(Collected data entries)

==> config.mk <==
export PLATFORM = sky130hd
export DESIGN_NAME = mul_issue_ctrl
export DESIGN_NICKNAME = d
export VERILOG_FILES = /design/src/rtl/mul_issue_ctrl.sv
export SDC_FILE = /design/constraint.sdc
export NUM_CORES = 1
export LEC_CHECK = 0
export ABC_AREA = 1
export CAP_MARGIN = 20
export CORE_MARGIN = 1.5
export CORE_UTILIZATION = 41
export CTS_CLUSTER_SIZE = 12
export DETAILED_ROUTE_END_ITERATION = 10
export PLACE_DENSITY = 0.77
export REMOVE_ABC_BUFFERS = 1
export SYNTH_ARGS = -nofsm -noshare
export SYNTH_HDL_FRONTEND = slang
export SYNTH_SLANG_ARGS = --single-unit
==> constraint.sdc <==
create_clock -name clk -period 1.9 [get_ports clk]
set_input_delay 0.19 -clock clk [delete_from_list [all_inputs] [get_ports clk]]
set_output_delay 0.19 -clock clk [all_outputs]
set_load 0.02 [all_outputs]
==> src/rtl/mul_issue_ctrl.sv <==
// Issue controller for the start/finish multiplier. It takes one operand pair at a time,
// pulses start, waits for finish with a timeout, and hands the product to a valid/ready sink.
module mul_issue_ctrl #(
  parameter int WIDTH   = 32,
  parameter int TIMEOUT = 64
) (
  input  logic                 clk,
  input  logic                 rst,
  input  logic                 in_valid,
  output logic                 in_ready,
  input  logic [WIDTH-1:0]     in_a,
  input  logic [WIDTH-1:0]     in_b,
  output logic                 mul_start,
  output logic [WIDTH-1:0]     mul_a,
  output logic [WIDTH-1:0]     mul_b,
  input  logic [2*WIDTH-1:0]   mul_res,
  input  logic                 mul_finish,
  output logic                 out_valid,
  input  logic                 out_ready,
  output logic [2*WIDTH-1:0]   out_res,
  output logic                 out_timeout,
  output logic [15:0]          op_count
);

  localparam int TW = $clog2(TIMEOUT) + 1;
  localparam logic [TW-1:0] TIMER_LAST = TW'(TIMEOUT - 1);

  typedef enum logic [1:0] {IDLE, ISSUE, WAIT, OUT} state_t;

  state_t          state;
  logic [TW-1:0]   timer;

  // Handshake and start outputs come from the state register only, never from inputs.
  assign in_ready  = (state == IDLE);
  assign out_valid = (state == OUT);
  assign mul_start = (state == ISSUE);

  always_ff @(posedge clk) begin
    if (rst) begin
      state       <= IDLE;
      timer       <= '0;
      mul_a       <= '0;
      mul_b       <= '0;
      out_res     <= '0;
      out_timeout <= 1'b0;
      op_count    <= '0;
    end else begin
      case (state)
        IDLE: begin
          if (in_valid) begin
            mul_a <= in_a;
            mul_b <= in_b;
            state <= ISSUE;
          end
        end
        ISSUE: begin
          timer <= '0;
          state <= WAIT;
        end
        // A finish in the last timer cycle still counts as a normal result.
        WAIT: begin
          if (mul_finish) begin
            out_res     <= mul_res;
            out_timeout <= 1'b0;
            state       <= OUT;
          end else if (timer == TIMER_LAST) begin
            out_res     <= '0;
            out_timeout <= 1'b1;
            state       <= OUT;
          end else begin
            timer <= timer + 1'b1;
          end
        end
        OUT: begin
          if (out_ready) begin
            if (!out_timeout) op_count <= op_count + 16'd1;
            state <= IDLE;
          end
        end
        default: state <= IDLE;
      endcase
    end
  end

endmodule

Yosys cells after proc, flatten, opt, wreduce, memory -nomap -nowiden
Index checks and enable logic that the tools add are counted.
{"block": "classes", "n_addsub": 2, "n_eq_ne": 9, "mux": 12, "n_bitwise": 1, "reduce_logical": 8}
{"cell": "$mux 64", "n": 2}
{"cell": "$add 16x1->16 const B", "n": 1}
{"cell": "$mux 7", "n": 2}
{"cell": "$pmux 7 s2", "n": 1}
{"cell": "$reduce_and 3->1", "n": 3}
{"cell": "$mux 2", "n": 4}
{"cell": "$pmux 2 s4", "n": 1}
{"cell": "$add 7x1->7 const B", "n": 1}
{"cell": "$eq 7x6->1 const B", "n": 1}
{"cell": "$ne 2x2->1 const B", "n": 3}
{"cell": "$eq 2x2->1 const B", "n": 2}
{"cell": "$reduce_and 2->1", "n": 2}
{"cell": "$reduce_bool 2->1", "n": 2}
{"cell": "$ne 3x3->1 const B", "n": 1}
{"cell": "$eq 2x1->1 const B", "n": 1}
{"cell": "$logic_not 2->1", "n": 1}
{"cell": "$mux 1", "n": 2}
{"cell": "$ne 2x1->1 const B", "n": 1}
{"cell": "$not 1->1", "n": 1}
{"block": "word_totals", "register_bits": 154, "in_bits": 133, "output_inout_bits": 148, "word_cells": 39}

Depth between registers and ports, before layout
{"block": "depth", "depth_word": 4, "ltp_mapped": 9, "mapped_depth_nobuf": 9}

Worst setup path before layout
Ideal clock, no wire load.
{"block": "synth_timing", "path_type": "register to register", "start": "reg state[0]", "end": "reg op_count[9]", "setup_ns": 0.116, "arrival_ns": 1.467, "t_required_ns": 1.784, "slack_ns": 0.317, "path_stages_with_launch": 9, "path_buffers": 0, "period_less_slack_ns": 1.583, "cell_sequence": "dfxtp_1 ha_1 nand2_1 nor2_2 nand3_1 nor2_1 nand2_1 o21ai_0 nor2_1"}
{"block": "synth_between", "elab_chain_len": 2}
{"item": "from (decl)", "line": "30", "text": "state_t state;"}
{"item": "from (signal assigned)", "line": "40", "text": "state <= IDLE;"}
{"item": "from (signal assigned)", "line": "53", "text": "state <= ISSUE;"}
{"item": "from (signal assigned)", "line": "58", "text": "state <= WAIT;"}
{"item": "$eq 2x2->1"}
{"item": "named net out_valid", "line": "18", "text": "output logic out_valid,"}
{"item": "$reduce_and 3->1 (no source line)"}
{"item": "to (signal assigned)", "line": "76", "text": "if (!out_timeout) op_count <= op_count + 16'd1;"}
{"item": "to (decl)", "line": "22", "text": "output logic [15:0] op_count"}
The timed path passes the listed nets, and every way through them passes these cells.
A chain may end at the register's enable or synchronous reset.

Worst setup path after layout
{"block": "layout_timing", "start": "reg state[1]", "end": "out mul_start"}
{"block": "layout_between", "elab_chain_len": 1}
{"item": "$eq 2x1->1", "line": "36", "text": "assign mul_start = (state == ISSUE);"}
{"item": "to (decl)", "line": "13", "text": "output logic mul_start,"}
Every way passes these cells.

==> impl_metrics.toml <==
[placed_design]
gp_congestion = 0.786
place_hpwl_um = 12400
port_buffers = 280
post-place-cells = 1199
place_area_mm2 = 0.00886

[synth]
synth_edf_count = 0
yosysUniqueCellTypes = 29
syn_inst = 780
synthArstFlopShare = 0
avgSynthCellArea_um2 = 7.60
netlist_area_mm2 = 0.00592
ys_warn_count = 0
ys_ff_latch = 154
synth_flop_cell = "dfxtp_1"
synth-seq-area-share = 0.520

[floorplanning]
placementRows = 43
die_w_um = 123
start_util = 0.424
die-area_mm2 = 0.0152
fp.dieH_um = 123
core_mm2 = 0.0140
io_pins = 281

[sta]
maxSlewViolCount = 0
fin_skew_ps = 7.70
finalSetupTns_ps = 0
worst-slew-pin-transition_ps = 577
finalHoldViolations = 0
maxSlewHeadroom = 0.615
rsz0062_at_grt = "false"
whs_ps = 112
finalSetupViolCount = 0
min_period_over_period = 0.945
fin_crit_ps = 1800
fmax_mhz = 557

[power_and_ir_drop]
powerDensity_mw_per_mm2 = 1240
internal-power_w = 0.00795
seq_power_share = 0.348
total_power_w = 0.0118
p_clk_frac = 0.308
power.leakage_nw = 3.55
p_sw_w = 0.00385
ir_worst_vdd_uv = 896
p_sw_frac = 0.326
p_comb_frac = 0.344

[clock_tree]
path_clk_slew_ps = 60
clkSinkCount = 154
ctsHtreeMaxLevel = 4
insertion_delay_ps = 430
cts_root_buf = "clkbuf_16"
post-cts-setup-buffers = 0
postCtsHoldBufs = 0
cts_buffers = 17
cts_tree = "done"
clock_path_buffers = 2

[route]
ant_nets = 0
wl_um = 18200
drt_first_pass_iters = 8
highest_layer = "met4"
drtIter0Drc = 456
m1WireLength_um = 7510
wire_per_inst_um = 14.8
dr_wl_met2_um = 9100
via_per_inst = 4.85
drc = 0
dr_wl_met3_um = 1160
num_vias = 5965

[worst_setup_path]
cp.required_ps = 1710
worst_setup_path_start_kind = "flip-flop"
reg2reg_setup_slack_ps = 200
cp_max_fo = 4
path_class = "reg -> out"
crit_arrival_ps = 1610
crit_path_end_kind = "output port"

[layout]
layout-drive-gt1-share = 0.0515
regArea_mm2 = 0.00308
fin_cells = 1229
area_growth_pct = 60.4
nFillCells = 1189
final_area_mm2 = 0.00950
antenna_cells = 0
multiInputGateArea_mm2 = 0.00246
nNetsFinal = 1178

[run_status]
outcome = "completed"

[grt]
grt_start_max_net_pins = 78
track_usage = 0.238
antenna_found_initial = 0
grt_pass1_wl_um = 27800
grt.overflow.total = 0
grt_pass1_vias = 5518

[flow_run]
cap_violations = 0

[min_path]
hp-class = "in -> reg"
logic make-up (layout without fill, tap and decap cells):
| family | count (synthesis) | after routing | share of synthesized area |
|---|---|---|---|
| adder cells (fa/ha/maj) | 7 | 7 | 0.0148 |
| buffers and inverters | 91 | 360 | 0.0655 |
| AND/OR/NAND/NOR | 375 | 375 | 0.267 |
| AO/OA/AOI/OAI | 152 | 152 | 0.131 |
| flip-flops | 154 | 154 | 0.520 |
| XOR/XNOR | 1 | 1 | 0.00148 |
flip-flops by register name, summed over array words and instances, names as in the netlist:
signal,cells
out_res,64
mul_a,32
mul_b,32
op_count,16
timer,7
state,2
out_timeout,1
Yosys cell counts (all sizes together), types with 3 or more instances:
cell type	instances	area share
nand2	113	0.072
buf	23	0.022
ha	7	0.015
nor3	3	0.0025
nand4	11	0.012
nand3	79	0.071
nor2	167	0.11
a21oi	74	0.063
clkbuf	29	0.018
inv	38	0.024
o21ai	74	0.063
dfxtp	154	0.52
cells in the final DEF (no fill, tap or decap), types with 6 or more instances in the layout:
cell	count
clkbuf_16	17
nand3_1	75
nand2_1	112
buf_12	6
ha_1	7
dfxtp_1	154
a21oi_1	74
nor2_1	164
o21ai_0	74
clkdlybuf4s50_1	277
nand4_1	11
inv_1	36
through the flow:
| stage | utilization | worst slack [ps] |
|---|---|---|
| finish | 0.679 | 105 |
| CTS | 0.679 | 4.98 |
| global route | 0.679 | 15.1 |
| floorplan | - | -581 |
| detailed placement | 0.634 | 153 |
| global placement | 0.634 | 170 |
layer usage:
layer  up-vias  GRT usage
met5         -          0
met4         0     0.0869
met3        28     0.0821
met2       171      0.398
met1      2711      0.282
li1       3055          -
critical path, stage by stage (launching register included):
cell and delay [ps]:
dfxtp_1 380, inv_1 90, ha_1 180, clkdlybuf4s50_1 530
power by group through the flow:
| stage | Sequential, W | Combinational (W) | Clock (W) |
|---|---|---|---|
| global placement | 0.00415 | 0.00404 | 0 |
| detailed placement | 0.00417 | 0.00406 | 0 |
| floorplan | 0.00482 | 0.00143 | 0 |
| finish | 0.00411 | 0.00406 | 0.00364 |
| CTS | 0.00411 | 0.00409 | 0.00370 |
| global route | 0.00418 | 0.00443 | 0.00385 |
final cells by class:
class / instances / area share
clock buffers: 23 / 0.0524
inverters: 39 / 0.0154
multi-input cells: 535 / 0.258
repair buffers: 291 / 0.311
clock inverters: 7 / 0.0145
flip-flops and latches: 154 / 0.324
well taps: 180 / 0.0237
final timing paths:
path	from	end	cells after the start
setup / recovery	state[1]	mul_start	3
setup reg to reg	state[0]	mul_a[11]	6
hold / removal	rst	timer[4]	4
hold reg to reg	out_res[62]	out_res[62]	2
what timing repair did:
action,CTS,global route
endpoints found under the setup margin,1,2
resized for setup,1,2
hold endpoints to repair,0,0
Power figures use the tool's default switching activity.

- **What you have to do**: Starting at the line with "inverters: 39 / 0.0154", restate each line through the end of the records, both ends included, and stop there.

- **Output**:
inverters: 39 / 0.0154
multi-input cells: 535 / 0.258
repair buffers: 291 / 0.311
clock inverters: 7 / 0.0145
flip-flops and latches: 154 / 0.324
well taps: 180 / 0.0237
final timing paths:
path	from	end	cells after the start
setup / recovery	state[1]	mul_start	3
setup reg to reg	state[0]	mul_a[11]	6
hold / removal	rst	timer[4]	4
hold reg to reg	out_res[62]	out_res[62]	2
what timing repair did:
action,CTS,global route
endpoints found under the setup margin,1,2
resized for setup,1,2
hold endpoints to repair,0,0
Power figures use the tool's default switching activity.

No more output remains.